So much pain is so often hidden behind walls of isolation, in impoverished neighborhoods, in shielding behaviors — the public smile that hides the grimace, the protective clichés we offer when we meet, the hiding behind words, the socially acceptable masks, the socially enforced keratoconjunctivitis sicca, dry eyes, the sere eyes that fear the bully judgements. Mostly only our babies and very young children cry in public.

And the Achilles tang, see too how they retreat from us, beautiful, but they are moving away. Where are they going as we pursue? A noise is hiding inside their purple and orange beauty. It’s alarm! They swim away from us toward safety.
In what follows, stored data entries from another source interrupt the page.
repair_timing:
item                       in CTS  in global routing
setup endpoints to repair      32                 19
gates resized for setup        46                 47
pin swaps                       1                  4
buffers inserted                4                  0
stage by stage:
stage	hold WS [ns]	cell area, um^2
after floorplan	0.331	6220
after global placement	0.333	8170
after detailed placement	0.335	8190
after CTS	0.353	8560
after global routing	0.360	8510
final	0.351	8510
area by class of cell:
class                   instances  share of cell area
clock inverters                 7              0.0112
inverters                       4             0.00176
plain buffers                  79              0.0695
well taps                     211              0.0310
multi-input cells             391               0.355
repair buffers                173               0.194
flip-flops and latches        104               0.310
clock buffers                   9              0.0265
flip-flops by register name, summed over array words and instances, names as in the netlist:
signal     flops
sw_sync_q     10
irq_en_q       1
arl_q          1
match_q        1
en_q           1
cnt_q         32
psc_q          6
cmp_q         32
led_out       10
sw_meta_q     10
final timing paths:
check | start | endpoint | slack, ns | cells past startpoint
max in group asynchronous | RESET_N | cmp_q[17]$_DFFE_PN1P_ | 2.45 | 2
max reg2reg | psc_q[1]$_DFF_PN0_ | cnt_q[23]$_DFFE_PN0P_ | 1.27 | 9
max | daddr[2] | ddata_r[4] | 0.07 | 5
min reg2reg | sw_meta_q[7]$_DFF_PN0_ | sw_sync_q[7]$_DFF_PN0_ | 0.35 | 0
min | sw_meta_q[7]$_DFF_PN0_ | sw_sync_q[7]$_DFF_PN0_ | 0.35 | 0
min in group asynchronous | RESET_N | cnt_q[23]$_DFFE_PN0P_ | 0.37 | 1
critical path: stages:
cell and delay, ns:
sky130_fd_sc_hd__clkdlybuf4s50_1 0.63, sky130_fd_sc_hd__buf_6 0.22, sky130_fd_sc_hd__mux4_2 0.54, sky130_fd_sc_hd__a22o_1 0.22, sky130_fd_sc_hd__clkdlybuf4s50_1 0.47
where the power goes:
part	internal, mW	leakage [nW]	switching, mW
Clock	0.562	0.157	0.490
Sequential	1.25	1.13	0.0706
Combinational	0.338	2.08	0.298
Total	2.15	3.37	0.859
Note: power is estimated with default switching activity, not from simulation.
### src/rtl/rtc_scan_ctrl.sv
// RTC scan sequencer: issues address/function writes for the six time
// registers in order, waits on the ready byte and captures each result.
module rtc_scan_ctrl
    import rtc_pkg::*;
#(
    parameter int SCAN_PERIOD = 10_000_000,
    parameter int TIMEOUT     = 255,
    parameter int CNT_W       = 24
) (
    input  logic               clock,
    input  logic               reset,
    input  logic               start,
    input  logic               auto_en,
    rtc_scan_ctrl_if.master    bus,
    output logic [7:0]         seg,
    output logic [7:0]         min,
    output logic [7:0]         hora,
    output logic [7:0]         dia,
    output logic [7:0]         mes,
    output logic [7:0]         anio,
    output logic               pm,
    output logic               busy,
    output logic               scan_done,
    output logic               timeout_err
);
    localparam logic [7:0] TMO_LAST = 8'(TIMEOUT - 1);

    scan_state_t state_r, state_next_s;
    logic [2:0]  idx_r, idx_next_s;
    logic [7:0]  tmo_r, tmo_next_s;
    logic        err_r, err_next_s;
    logic        busy_r, scan_done_r, writef_r, wr_next_s, cap_en_s, tick_s;
    logic [7:0]  id_port_r, id_next_s, dpico_r, dpico_next_s;
    logic [7:0]  seg_r, min_r, hora_r, dia_r, mes_r, anio_r;
    logic        pm_r;

    rtc_scan_timer #(.SCAN_PERIOD(SCAN_PERIOD), .CNT_W(CNT_W)) u_timer (
        .clock   (clock),
        .reset   (reset),
        .auto_en (auto_en),
        .tick    (tick_s)
    );

    // Next-state, index and wait-timeout logic.
    always_comb begin
        state_next_s = state_r;
        idx_next_s   = idx_r;
        tmo_next_s   = tmo_r;
        err_next_s   = err_r;
        cap_en_s     = 1'b0;
        case (state_r)
            ST_IDLE: begin
                if (start || tick_s) begin
                    state_next_s = ST_WR_DIR;
                    idx_next_s   = 3'd0;
                    err_next_s   = 1'b0;
                end else begin
                    state_next_s = ST_IDLE;
                end
            end
            ST_WR_DIR: state_next_s = ST_WR_FUN;
            ST_WR_FUN: begin
                state_next_s = ST_WAIT_CLR;
                tmo_next_s   = 8'd0;
            end
            // A stale RDY_DONE from the previous read must not be taken as completion.
            ST_WAIT_CLR: begin
                if (bus.ready_in == RDY_BUSY) begin
                    state_next_s = ST_WAIT_SET;
                    tmo_next_s   = 8'd0;
                end else if (tmo_r == TMO_LAST) begin
                    state_next_s = ST_ERR;
                end else begin
                    tmo_next_s = tmo_r + 8'd1;
                end
            end
            ST_WAIT_SET: begin
                if (bus.ready_in == RDY_DONE) begin
                    state_next_s = ST_CAPTURE;
                end else if (tmo_r == TMO_LAST) begin
                    state_next_s = ST_ERR;
                end else begin
                    tmo_next_s = tmo_r + 8'd1;
                end
            end
            ST_CAPTURE: begin
                cap_en_s = 1'b1;
                if (idx_r == IDX_LAST) begin
                    state_next_s = ST_DONE;
                end else begin
                    idx_next_s   = idx_r + 3'd1;
                    state_next_s = ST_WR_DIR;
                end
            end
            ST_DONE: state_next_s = ST_IDLE;
            ST_ERR: begin
                err_next_s   = 1'b1;
                state_next_s = ST_IDLE;
            end
            default: state_next_s = ST_IDLE;
        endcase
    end

    // Bus outputs are decoded from the next state so they line up with the registered state.
    always_comb begin
        wr_next_s    = 1'b0;
        id_next_s    = PORT_NONE;
        dpico_next_s = dpico_r;
        case (state_next_s)
            ST_WR_DIR: begin
                wr_next_s    = 1'b1;
                id_next_s    = PORT_DIR;
                dpico_next_s = rtc_addr(idx_next_s);
            end
            ST_WR_FUN: begin
                wr_next_s    = 1'b1;
                id_next_s    = PORT_FUN;
                dpico_next_s = FUN_RD;
            end
            default: begin
                wr_next_s = 1'b0;
                id_next_s = PORT_NONE;
            end
        endcase
    end

    // Control state, status flags and bus output registers.
    always_ff @(posedge clock or negedge reset) begin
        if (!reset) begin
            state_r     <= ST_IDLE;
            idx_r       <= 3'd0;
            tmo_r       <= 8'd0;
            err_r       <= 1'b0;
            busy_r      <= 1'b0;
            scan_done_r <= 1'b0;
            writef_r    <= 1'b0;
            id_port_r   <= PORT_NONE;
            dpico_r     <= 8'h00;
        end else begin
            state_r     <= state_next_s;
            idx_r       <= idx_next_s;
            tmo_r       <= tmo_next_s;
            err_r       <= err_next_s;
            busy_r      <= (state_next_s != ST_IDLE);
            scan_done_r <= (state_next_s == ST_DONE);
            writef_r    <= wr_next_s;
            id_port_r   <= id_next_s;
            dpico_r     <= dpico_next_s;
        end
    end

    // Time register bank; an aborted scan leaves unread registers untouched.
    always_ff @(posedge clock or negedge reset) begin
        if (!reset) begin
            seg_r  <= 8'h00;
            min_r  <= 8'h00;
            hora_r <= 8'h00;
            dia_r  <= 8'h00;
            mes_r  <= 8'h00;
            anio_r <= 8'h00;
            pm_r   <= 1'b0;
        end else if (cap_en_s) begin
            case (idx_r)
                3'd0: seg_r <= bus.datoext_in;
                3'd1: min_r <= bus.datoext_in;
                3'd2: begin
                    hora_r <= bus.datoext_in;
                    pm_r   <= bus.ampm_in[4];
                end
                3'd3: dia_r  <= bus.datoext_in;
                3'd4: mes_r  <= bus.datoext_in;
                3'd5: anio_r <= bus.datoext_in;
                default: seg_r <= seg_r;
            endcase
        end
    end

    assign bus.writef  = writef_r;
    assign bus.id_port = id_port_r;
    assign bus.dpico   = dpico_r;
    assign seg         = seg_r;
    assign min         = min_r;
    assign hora        = hora_r;
    assign dia         = dia_r;
    assign mes         = mes_r;
    assign anio        = anio_r;
    assign pm          = pm_r;
    assign busy        = busy_r;
    assign scan_done   = scan_done_r;
    assign timeout_err = err_r;
endmodule
===== config.mk =====
export PLATFORM = sky130hd
export DESIGN_NAME = hazard_ctrl
export DESIGN_NICKNAME = d
export VERILOG_FILES = /design/src/rtl/hazard_ctrl.sv
export SDC_FILE = /design/constraint.sdc
export NUM_CORES = 1
export LEC_CHECK = 0
export ABC_AREA = 1
export CAP_MARGIN = 15
export CORE_MARGIN = 5
export CORE_UTILIZATION = 63
export DETAILED_ROUTE_END_ITERATION = 7
export DONT_BUFFER_PORTS = 1
export PLACE_DENSITY = 0.79
export SLEW_MARGIN = 30
export SYNTH_ARGS = -nofsm -noshare
export SYNTH_HDL_FRONTEND = slang
export SYNTH_SLANG_ARGS = --single-unit

===== constraint.sdc =====
create_clock -name clk -period 2 [get_ports clk]
set_input_delay 0.1 -clock clk [delete_from_list [all_inputs] [get_ports clk]]
set_output_delay 0.1 -clock clk [all_outputs]
set_load 0.05 [all_outputs]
How often do we do the same.

But notice in Burchfield’s painting how windows open between the trees to blue skies and yellow warmth. The trees — whipped and jangled — also wait for life and safety in the oncoming spring, for bud, flower, green leaf. Burchfield knew this feeling and painted it — life’s longing wait for something safe and renewing, for spring, a watering. Like the deer we pant for running steams, for love, for the Devine. I know that labored-breathing wait and so do you. When will I again … ?

Oh life! You are a gorgeous schooling of purple tangs and you are brown, bent, wind-tossed groves of trees, both calm water and the raging storm, living inside us and outside us too — an advancing, a retreating, an oncoming, a storming, some sunlight peeking through the gaps.

Look and listen too. We are all schooling toward warmth and safety. We can at the very least understand that, listen for what isn’t voiced and attempt to swim together.